_The data_
>>

**src/rtl/acs_consts.svh**
```systemverilog
/*
 * constants of the amplified channel sync and control block: register byte addresses,
 * field positions, reset values and timing counts.
 * assumes a 250 MHz adc clock and a 32-bit classic wishbone bus with byte addresses.
 */
`ifndef ACS_CONSTS_SVH
`define ACS_CONSTS_SVH

// ****************************************
// register byte addresses
// ****************************************
`define ACS_ADR_PIN_DIS 6'h00
`define ACS_ADR_AMP_CSR 6'h04
`define ACS_ADR_CONV_CTRL 6'h08
`define ACS_ADR_RES_LO 6'h0C
`define ACS_ADR_RES_HI 6'h10
`define ACS_ADR_STATUS 6'h14

// ****************************************
// field positions
// ****************************************
`define ACS_CSR_EN 7
`define ACS_CSR_IS 6
`define ACS_CSR_G_HI 5
`define ACS_CSR_G_LO 4
`define ACS_CSR_GS 3
`define ACS_CSR_TS_HI 1
`define ACS_CSR_TS_LO 0
`define ACS_CSR_WMASK 8'hFB
`define ACS_CC_START 0
`define ACS_CC_AUTO 1
`define ACS_CC_TS_HI 7
`define ACS_CC_TS_LO 4
`define ACS_PIN_DIS_HI 2

// ****************************************
// reset values and counts
// ****************************************
`define ACS_RST_BYTE 8'h00
`define ACS_DIV_LAST 3'h7
`define ACS_CONV_LOW 4'hD
`define ACS_CONV_HIGH 4'hE
`define ACS_SAMPLE_CYC 4'h2
`define ACS_GAIN_5 6'h05
`define ACS_GAIN_10 6'h0A
`define ACS_GAIN_20 6'h14
`define ACS_GAIN_40 6'h28

`endif

```
**src/rtl/acs_pkg.sv**
```systemverilog
/*
 * types of the amplified channel sync and control block.
 * assumes acs_consts.svh is on the include path.
 */
package acs_pkg;

	typedef enum logic [1:0] {
		ACS_SYNC_INTERNAL,
		ACS_SYNC_PWM_R,
		ACS_SYNC_NONE,
		ACS_SYNC_PWM_2
	} acs_sync_src_t;

	typedef struct packed {
		logic [2:0] buf_en;
		logic amp_enable;
		logic [5:0] gain;
		logic shunt;
		logic ground_sw;
		logic neg_pin_connect;
	} acs_analog_ctl_t;

	typedef struct packed {
		logic start;
		logic abort;
		logic busy;
	} acs_adc_ctl_t;

	typedef struct packed {
		logic [7:0] pin_dis;
		logic [7:0] amp_csr;
		logic [7:0] conv_ctrl;
		logic [2:0] div_cnt;
		logic div_clk;
		logic [2:0] pin_m;
		logic [2:0] pin_s;
		logic [2:0] pin_o;
		logic [1:0] evt_m;
		logic [1:0] evt_s;
		logic [1:0] evt_d;
		logic chg_m;
		logic chg_s;
		logic amp_on;
		logic sample;
		logic trig_pend;
		logic restart_wait;
		logic [3:0] cnt;
		logic [3:0] len;
		logic [9:0] res;
		logic lock;
		logic grant;
		logic ack;
		logic [7:0] dat;
		acs_analog_ctl_t ana;
		acs_adc_ctl_t adc;
	} acs_state_t;

endpackage

```
**src/rtl/acs_sync_ctrl.sv**
```systemverilog
/*
 * amplified channel sync and control: register file on classic wishbone, digital input
 * disable of the analog pins, gain and switch control of the amplifier, sync source
 * selection, conversion start, auto trigger, abort and restart, result registers.
 * assumes the adc core on the same clock returns its 10-bit code on adc_result_i; pin
 * levels, pwm controller sync events and the amplifier output change flag are asynchronous.
 */
// The Wishbone register port and the placing of the registers were left to the implementer.
// Notes on behaviour
// - a set input-disable bit gates the pin buffer off and reads the pin as zero.
// - gain code 00/01/10/11 selects gain 5, 10, 20, 40.
// - the amplifier samples on each rising edge of the selected pwm sync event, or each falling edge of the divided clock for internal sync.
// - internal sync is adc clock divided by eight, sample at a fixed phase.
// - a user start takes 13 cycles with divided clock low, 14 when high.
// - sync source 00 internal, 01 first pwm sync event, 11 second event.
// - an enabled amplifier samples on every sync event, busy or not.
// - other channels are refused while an amplified conversion runs.
// - with auto trigger off, setting the start bit begins the conversion at once.
// - an amplifier change during sampling aborts, then restarts once stable.
// - auto trigger starts at the first sync event after the latest trigger.
// - auto trigger does not free-run; each conversion needs a new start bit.
// - ground select opens the negative pin and grounds the amplifier input.
// - input shunt shorts the inputs and releases the ground switch.
// - clearing enable during a conversion takes effect when it completes.
// - result high holds the top bits, result low the bottom eight bits.
// - after a low read, results freeze until the high register is read.
`timescale 1ns/1ps
`include "acs_consts.svh"

module acs_sync_ctrl
	import acs_pkg::*;
(
	// clock and reset
	input wire logic clk_i,
	input wire logic rst_i,
	// wishbone slave
	input wire logic wb_cyc_i,
	input wire logic wb_stb_i,
	input wire logic wb_we_i,
	input wire logic [5:0] wb_adr_i,
	input wire logic [3:0] wb_sel_i,
	input wire logic [31:0] wb_dat_i,
	output logic [31:0] wb_dat_o,
	output logic wb_ack_o,
	// analog pins, digital side
	input wire logic [2:0] pin_level_i,
	output logic [2:0] pin_value_o,
	// sync events from the pwm controllers
	input wire logic pwm_ctrl_r_sync_event_i,
	input wire logic pwm_ctrl_2_sync_event_i,
	// auto trigger events, same clock
	input wire logic [15:0] auto_trig_evt_i,
	// amplifier control
	input wire logic amp_out_change_i,
	output acs_analog_ctl_t analog_o,
	output logic amp_sample_o,
	output logic divided_sync_clock_o,
	// adc core
	input wire logic [9:0] adc_result_i,
	output acs_adc_ctl_t adc_o,
	// other channel requests
	input wire logic other_conv_req_i,
	output logic other_conv_grant_o
);

	// ****************************************
	// decoders
	// ****************************************
	function automatic logic [5:0] gain_of(input logic [1:0] code);
		case (code)
			2'h0: gain_of = `ACS_GAIN_5;
			2'h1: gain_of = `ACS_GAIN_10;
			2'h2: gain_of = `ACS_GAIN_20;
			default: gain_of = `ACS_GAIN_40;
		endcase
	endfunction

	function automatic logic sync_of(input logic [1:0] code, input logic int_evt,
		input logic [1:0] pwm_evt);
		case (acs_sync_src_t'(code))
			ACS_SYNC_INTERNAL: sync_of = int_evt;
			ACS_SYNC_PWM_R: sync_of = pwm_evt[0];
			ACS_SYNC_PWM_2: sync_of = pwm_evt[1];
			ACS_SYNC_NONE: sync_of = 1'b0;
			default: sync_of = 1'b0;
		endcase
	endfunction

	// ****************************************
	// state
	// ****************************************
	acs_state_t q_ff;
	acs_state_t nxt_q;
	logic [2:0] pin_gated;
	logic [1:0] pwm_edge;
	logic int_evt;
	logic sync_evt;
	logic bus_req;
	logic auto_en;
	logic start_req;
	logic conv_done;
	logic [7:0] wbyte;

	// a disabled pin reads zero whatever its level
	genvar gi;
	generate
		for (gi = 0; gi <= `ACS_PIN_DIS_HI; gi++) begin : g_pin
			assign pin_gated[gi] = q_ff.pin_s[gi] & ~q_ff.pin_dis[gi];
		end
	endgenerate

	// ****************************************
	// next state
	// ****************************************
	always_comb begin
		nxt_q = q_ff;
		nxt_q.sample = 1'b0;
		nxt_q.adc.start = 1'b0;
		nxt_q.adc.abort = 1'b0;
		wbyte = wb_dat_i[7:0];

		// two-stage synchronisers for everything from outside this clock
		nxt_q.pin_m = pin_level_i;
		nxt_q.pin_s = q_ff.pin_m;
		nxt_q.evt_m = {pwm_ctrl_2_sync_event_i, pwm_ctrl_r_sync_event_i};
		nxt_q.evt_s = q_ff.evt_m;
		nxt_q.evt_d = q_ff.evt_s;
		nxt_q.chg_m = amp_out_change_i;
		nxt_q.chg_s = q_ff.chg_m;
		pwm_edge = q_ff.evt_s & ~q_ff.evt_d;
		nxt_q.pin_o = pin_gated;

		// divide by eight; the falling edge of the divided clock is the internal sync
		nxt_q.div_cnt = q_ff.div_cnt + 3'h1;
		nxt_q.div_clk = nxt_q.div_cnt[2];
		int_evt = (q_ff.div_cnt == `ACS_DIV_LAST);
		sync_evt = sync_of(q_ff.amp_csr[`ACS_CSR_TS_HI:`ACS_CSR_TS_LO], int_evt, pwm_edge);

		// disable is deferred while converting
		if (!q_ff.adc.busy) begin
			nxt_q.amp_on = q_ff.amp_csr[`ACS_CSR_EN];
		end
		nxt_q.sample = q_ff.amp_on & sync_evt;

		// auto trigger: remember the latest selected trigger event
		auto_en = q_ff.conv_ctrl[`ACS_CC_AUTO];
		if (auto_en && auto_trig_evt_i[q_ff.conv_ctrl[`ACS_CC_TS_HI:`ACS_CC_TS_LO]]) begin
			nxt_q.trig_pend = 1'b1;
		end

		// conversion start and sequencing
		start_req = q_ff.conv_ctrl[`ACS_CC_START] && !q_ff.adc.busy &&
			(!auto_en || (q_ff.trig_pend && sync_evt));
		conv_done = 1'b0;
		if (start_req) begin
			nxt_q.adc.busy = 1'b1;
			nxt_q.adc.start = 1'b1;
			nxt_q.cnt = 4'h0;
			nxt_q.trig_pend = 1'b0;
			nxt_q.restart_wait = 1'b0;
			// a start in the high half waits one more cycle for the sync phase
			nxt_q.len = q_ff.div_clk ? `ACS_CONV_HIGH : `ACS_CONV_LOW;
		end else if (q_ff.adc.busy) begin
			if (q_ff.restart_wait) begin
				if (!q_ff.chg_s) begin
					nxt_q.restart_wait = 1'b0;
					nxt_q.adc.start = 1'b1;
					nxt_q.cnt = 4'h0;
				end
			end else if (q_ff.cnt < `ACS_SAMPLE_CYC && q_ff.chg_s) begin
				nxt_q.adc.abort = 1'b1;
				nxt_q.restart_wait = 1'b1;
				nxt_q.cnt = 4'h0;
			end else if (q_ff.cnt == q_ff.len - 4'h1) begin
				conv_done = 1'b1;
			end else begin
				nxt_q.cnt = q_ff.cnt + 4'h1;
			end
		end
		if (conv_done) begin
			nxt_q.adc.busy = 1'b0;
			nxt_q.conv_ctrl[`ACS_CC_START] = 1'b0;
			if (!q_ff.lock) begin
				nxt_q.res = adc_result_i;
			end
		end

		// other channels only while nothing amplified is running or pending
		nxt_q.grant = other_conv_req_i && !nxt_q.adc.busy &&
			!q_ff.conv_ctrl[`ACS_CC_START];

		// wishbone classic: one wait state, ack for one cycle
		bus_req = wb_cyc_i && wb_stb_i && !q_ff.ack;
		nxt_q.ack = bus_req;
		nxt_q.dat = `ACS_RST_BYTE;
		if (bus_req && !wb_we_i) begin
			case (wb_adr_i)
				`ACS_ADR_PIN_DIS: nxt_q.dat = q_ff.pin_dis;
				`ACS_ADR_AMP_CSR: nxt_q.dat = q_ff.amp_csr;
				`ACS_ADR_CONV_CTRL: nxt_q.dat = q_ff.conv_ctrl;
				`ACS_ADR_RES_LO: begin
					nxt_q.dat = q_ff.res[7:0];
					nxt_q.lock = 1'b1;
				end
				`ACS_ADR_RES_HI: begin
					nxt_q.dat = {6'h00, q_ff.res[9:8]};
					nxt_q.lock = 1'b0;
				end
				`ACS_ADR_STATUS: nxt_q.dat = {4'h0, q_ff.lock, q_ff.trig_pend,
					q_ff.amp_on, q_ff.adc.busy};
				default: nxt_q.dat = `ACS_RST_BYTE;
			endcase
		end
		if (bus_req && wb_we_i && wb_sel_i[0]) begin
			case (wb_adr_i)
				`ACS_ADR_PIN_DIS: nxt_q.pin_dis = wbyte;
				`ACS_ADR_AMP_CSR: nxt_q.amp_csr = wbyte & `ACS_CSR_WMASK;
				`ACS_ADR_CONV_CTRL: begin
					// start only sets; hardware clears it, a set in that cycle wins
					nxt_q.conv_ctrl = {wbyte[7:1],
						wbyte[`ACS_CC_START] | nxt_q.conv_ctrl[`ACS_CC_START]};
					if (!wbyte[`ACS_CC_AUTO]) begin
						nxt_q.trig_pend = 1'b0;
					end
				end
				default: nxt_q.ack = bus_req;
			endcase
		end

		// analog switch and gain drive
		nxt_q.ana.buf_en = ~nxt_q.pin_dis[`ACS_PIN_DIS_HI:0];
		nxt_q.ana.amp_enable = nxt_q.amp_on;
		nxt_q.ana.gain = gain_of(nxt_q.amp_csr[`ACS_CSR_G_HI:`ACS_CSR_G_LO]);
		nxt_q.ana.shunt = nxt_q.amp_csr[`ACS_CSR_IS];
		nxt_q.ana.ground_sw = nxt_q.amp_csr[`ACS_CSR_GS] & ~nxt_q.amp_csr[`ACS_CSR_IS];
		nxt_q.ana.neg_pin_connect = ~nxt_q.amp_csr[`ACS_CSR_GS];
	end

	// ****************************************
	// registers
	// ****************************************
	always_ff @(posedge clk_i) begin
		if (rst_i) begin
			q_ff <= '0;
			q_ff.ana.buf_en <= 3'h7;
			q_ff.ana.neg_pin_connect <= 1'b1;
			q_ff.ana.gain <= `ACS_GAIN_5;
		end else begin
			q_ff <= nxt_q;
		end
	end

	// ****************************************
	// outputs
	// ****************************************
	assign wb_dat_o = {24'h000000, q_ff.dat};
	assign wb_ack_o = q_ff.ack;
	assign pin_value_o = q_ff.pin_o;
	assign analog_o = q_ff.ana;
	assign amp_sample_o = q_ff.sample;
	assign divided_sync_clock_o = q_ff.div_clk;
	assign adc_o = q_ff.adc;
	assign other_conv_grant_o = q_ff.grant;

endmodule // acs_sync_ctrl

```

<<

Which lines above contain the word "source"? Copy each one.

_Answer to this exercise_
 * disable of the analog pins, gain and switch control of the amplifier, sync source
// - sync source 00 internal, 01 first pwm sync event, 11 second event.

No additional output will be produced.